Wall Street knows what the dollar is worth. The CEOs and company insiders have been unloading their companies’ stock like it’s radioactive:
The corporate insiders running our country’s publicly traded companies have been heavily selling their stock, which some market pros say speaks volumes about the veracity of the current rally.
The market has moved sharply higher since August 27, when Fed Chairman Ben Bernanke suggested that he and his allies on the FOMC might consider another bond purchase program in order to juice economic activity. The SPDR S&P 500 ETF (SPY), which includes holdings like Exxon (XOM), Apple (AAPL), Microsoft (MSFT), IBM (IBM), and Bank of America (BAC), is up 11% since Bernanke’s speech.

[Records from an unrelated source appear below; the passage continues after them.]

===== design/flow/constraint.sdc =====
current_design moore

set clk_period 1.6
set clk_io_pct 0.2

create_clock -name clk0 -period $clk_period [get_ports {clk}]

set non_clock_inputs [all_inputs -no_clocks]
set_input_delay [expr $clk_period * $clk_io_pct] -clock clk0 $non_clock_inputs
set_output_delay [expr $clk_period * $clk_io_pct] -clock clk0 [all_outputs]

===== design/flow/run.sh =====
#!/bin/bash
# OpenROAD 26Q1-2900-gdf79404cd8, Yosys 0.63+post, stock flow scripts
make -C /OpenROAD-flow-scripts/flow DESIGN_CONFIG=/design/flow/config.mk WORK_HOME=/design/flow/orfs finish

===== design/flow/config.mk =====
export PLATFORM = sky130hd
export DESIGN_NAME = moore
export DESIGN_NICKNAME = moore
export VERILOG_FILES = /design/flow/design.v
export SDC_FILE = /design/flow/constraint.sdc
export NUM_CORES = 4
export LEC_CHECK = 1
export CORE_AREA = 10 10 70 70
export DIE_AREA = 0 0 80 80

===== design/flow/design.v =====
module moore
#(
  parameter reg [2:0] WAITING=3'b000,
  parameter reg [2:0] RCV1 = 3'b001,
  parameter reg [2:0] RCV11 = 3'b010,
  parameter reg [2:0] RCV110 = 3'b011,
  parameter reg [2:0] RCV1101 = 3'b100
)
(
 input wire clk,
 input wire n_rst,
 input wire i,
 output reg o
);
   reg [2:0] state;
   reg[2:0] nextstate;
   assign o = (state == RCV1101) ? 1 : 0;
always@(posedge clk, negedge n_rst)
  begin
     if (n_rst == 0) begin
       state <= WAITING;
     end
     else begin
	state <= nextstate;
     end
  end
always@(state,i)
  begin
     case(state)
       WAITING:begin
	  if(i==1)begin
	     nextstate = RCV1;
	  end
	  else begin
	     nextstate = WAITING;
	  end
       end
       RCV1:begin
	  if(i==1)begin
	     nextstate = RCV11;
	  end
	  else begin
	     nextstate = WAITING;
	  end
       end
       RCV11:begin
	  if(i==0)begin
	     nextstate = RCV110;
	  end
	  else begin
	     nextstate = RCV11;
	  end
       end
       RCV110:begin
	  if(i==1)begin
	     nextstate = RCV1101;
	  end
	  else begin
	     nextstate = WAITING;
	  end
       end
       RCV1101:begin
	  if(i==1)begin
	     nextstate = RCV11;
	  end
	  else begin
	     nextstate = WAITING;
	  end
       end
       default : nextstate = WAITING;
     endcase  
  end  
endmodule  

==> results.py <==
# Flow results
metrics = {
    "status": {
        "status": "complete, no violations",
    },
    "worst_setup_path": {
        "ff2ff_path_depth": 2,
        "regToRegSetupSlack_ps": 740,
        "cpMaxStageDelayCell": "clkdlybuf4s50_1",
        "cp_top_family": "buffers and inverters",
        "endpoint": "o",
        "crit_fanout": 3,
        "criticalPathCategory": "reg -> out",
        "required_ps": 1280,
        "cp-start-kind": "flip-flop",
        "reg2reg_to": "state[0]",
        "arrival_ps": 1080,
        "cp.depth": 1,
        "reg2reg_from": "state[1]",
        "end_kind": "output pin",
        "max_stage_delay_ps": 470,
        "worst-path-buf-inv": 1,
        "crit_start": "state[1]",
        "path_cells": "clkdlybuf4s50_1",
    },
    "logic_synthesis": {
        "syn_avg_cell_area_um2": 15.0,
        "ys_ff": 5,
        "synth_chip_area_um2": 165,
        "synth_area_um2": 165,
        "ys_cells": 11,
        "top_area_cell": "dfrtp_1",
        "syn_inst": 11,
        "yosysUniqueCellTypes": 8,
        "synth-seq-area-share": 0.765,
        "topCellsByArea": "dfrtp_1 (61%), dfstp_2 (16%), o31a_1 (5.3%)",
        "top_cell_area_share": 0.606,
        "synth_warnings": 2,
    },
    "sta": {
        "period_needed_ps": 1400,
        "tightestPinTransition_ps": 290,
        "setup-violations-final": 0,
        "finalHoldViolations": 0,
        "setup_tns_ps": 0,
        "finalClockPeriodUsage": 0.876,
        "holdWs_ps": 290,
        "rsz0062_at_grt": "false",
        "fin_skew_ps": 1.93,
        "max-slew-margin-rel": 0.805,
        "drv_slew": 0,
        "fmax_mhz": 713,
    },
    "clocking": {
        "cts_resized": 0,
        "clk_latency_ps": 240,
        "hold_buffers": 0,
        "clkTransAtPathRegs_ps": 40,
        "numCtsBuffers": 3,
        "cts_root_buf": "clkbuf_4",
        "cts_tree": "built",
        "h-tree-depth": 1,
        "postCtsSetupRepairBufs": 0,
        "clockBufferDepth": 2,
        "clock-sinks": 5,
    },
    "floorplanning": {
        "fp_util": 0.0484,
        "num_rows": 21,
        "die_w_um": 80,
        "io_pins": 4,
        "core_um2": 3420,
        "die_height_um": 80,
        "die_area_um2": 6400,
    },
    "placement": {
        "io_buffers": 3,
        "place_area_um2": 253,
        "gp_congestion": 0.650,
        "dp_hpwl_um": 252,
    },
    "grt": {
        "grt_pass1_wl_um": 593,
        "track_usage": 0.0142,
        "grt_max_degree": 6,
        "grt_pass1_vias": 139,
        "overflow": 0,
        "grt_antenna_before_repair": 1,
    },
    "drt": {
        "route.detailed.drc": 0,
        "dr_total_vias": 113,
        "drt_iter0_markers": 9,
        "dr.pass1.iters": 2,
        "wl_per_cell_um": 5.11,
        "ant_nets": 0,
        "avgViaCountPerCell": 1.74,
        "wl_um": 332,
    },
    "power_and_ir_drop": {
        "peakVddDrop_mv": 0.185,
        "power_density_nw_per_um2": 1100,
        "total_power_uw": 310,
        "swShare": 0.213,
        "share_comb_of_total_power": 0.064,
        "p_leak_nw": 0.107,
        "clkPwrFrac": 0.477,
        "power.switching_uw": 66.0,
        "seqPwrFrac": 0.459,
        "p_int_uw": 244,
    },
    "cells_and_area": {
        "drive_gt1_frac": 0.278,
        "final_cell_area_um2": 282,
        "nFillCells": 402,
        "final_common_cell": "dfrtp_1",
        "final_cell_mix": "dfrtp_1 (4), clkbuf_4 (3), clkdlybuf4s50_1 (3)",
        "largest_reg_flops": 5,
        "regMostFlops": "state",
        "syn_to_final_growth_pct": 70.5,
        "top_regs": "state (5)",
    },
    "min_path": {
        "hold_path_class": "in -> async",
    },
    "job": {
        "maxCapViolCount": 0,
        "warnings": 25,
    },
}
## how the worst min path moves through the flow
| stage | start | endpoint | slack, ps | cells after the start |
|---|---|---|---|---|
| final | n_rst | state[1] | 290 | 1 |
| after global routing | n_rst | state[2] | 290 | 1 |
| after CTS | n_rst | state[1] | 290 | 1 |
## worst reg2reg max path, stage by stage (launching register included)
cell and delay, ps:
dfrtp_1 390, nor4_1 320, nor2_1 80
## synthesized netlist by cell type
cell type and count:
nor2b_1 1, o31a_1 1, nor4_1 1, dfstp_2 1, and2_2 1, and2_1 1, dfrtp_1 4, nor2_1 1
## power groups by stage
stage	Sequential, mW	Clock (mW)	Combinational [mW]
final	0.142	0.148	0.0197
after global routing	0.144	0.169	0.0227
after CTS	0.142	0.155	0.0201
## cell type report
cell class                 count  area, µm²  share of cell area
tap                           46       57.6               0.204
timing repair buffer           3       30.0               0.107
sequential                     5        126               0.449
clock buffer                   4       26.3              0.0933
antenna                        1       2.50             0.00889
multi-input combinational      6       38.8               0.138
## per-layer routing
metal / track usage / part of all wire / vias to the layer above
met4: 0.00176 / 0 / 0
met5: 0 / 0 / -
met3: 0.0250 / 0.26 / 0
li1: - / - / 53
met2: 0.0144 / 0.28 / 8
met1: 0.0134 / 0.46 / 52
## cell families (layout without fill, tap and decap cells)
kind of cell	after synthesis	count (layout)	synth area share
buffers and inverters	0	7	0
AOI/OAI and AO/OA	1	1	0.0530
and+or+nand+nor	5	5	0.182
DFF	5	5	0.765
other	0	1	0
## through the flow
| step | worst slack [ps] | util | instances |
|---|---|---|---|
| after floorplan | 854 | - | 11 |
| after global placement | 459 | 0.0740 | 60 |
| after detailed placement | 448 | 0.0740 | 60 |
| after CTS | 179 | 0.0817 | 64 |
| after global routing | 155 | 0.0824 | 65 |
| final | 198 | 0.0824 | 65 |
Power figures rest on the tool's default switching activity, not on a simulated workload.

But, even as hedge funds and prop traders at the big commercial banks might be buying, one group of investors has carefully side-stepped this rally: corporate insiders.
The MBA-stamped professionals with the most knowledge and insight about their company’s prospects — the chief executives and chief financial officers — have been busy selling their shares.
Alan Newman, editor of the Crosscurrents newsletter, recently surveyed insider activity in three sectors. Newman says the selling he’s seeing among the C-suite crowd right now is some of the most dramatic in years.
Specifically, the stats show 238 sellers and only two buyers over the last six months, a ratio of 119 sellers for every buyer. Share purchases totaled 9,500 against a total sold of 88.9 million. That’s a ratio of 9,354 shares sold for every share purchased.
You don’t need a weatherman, right? The money disappears overseas into tax havens, into gold and other fungibles. The Fed and the smart money are on the same wavelength.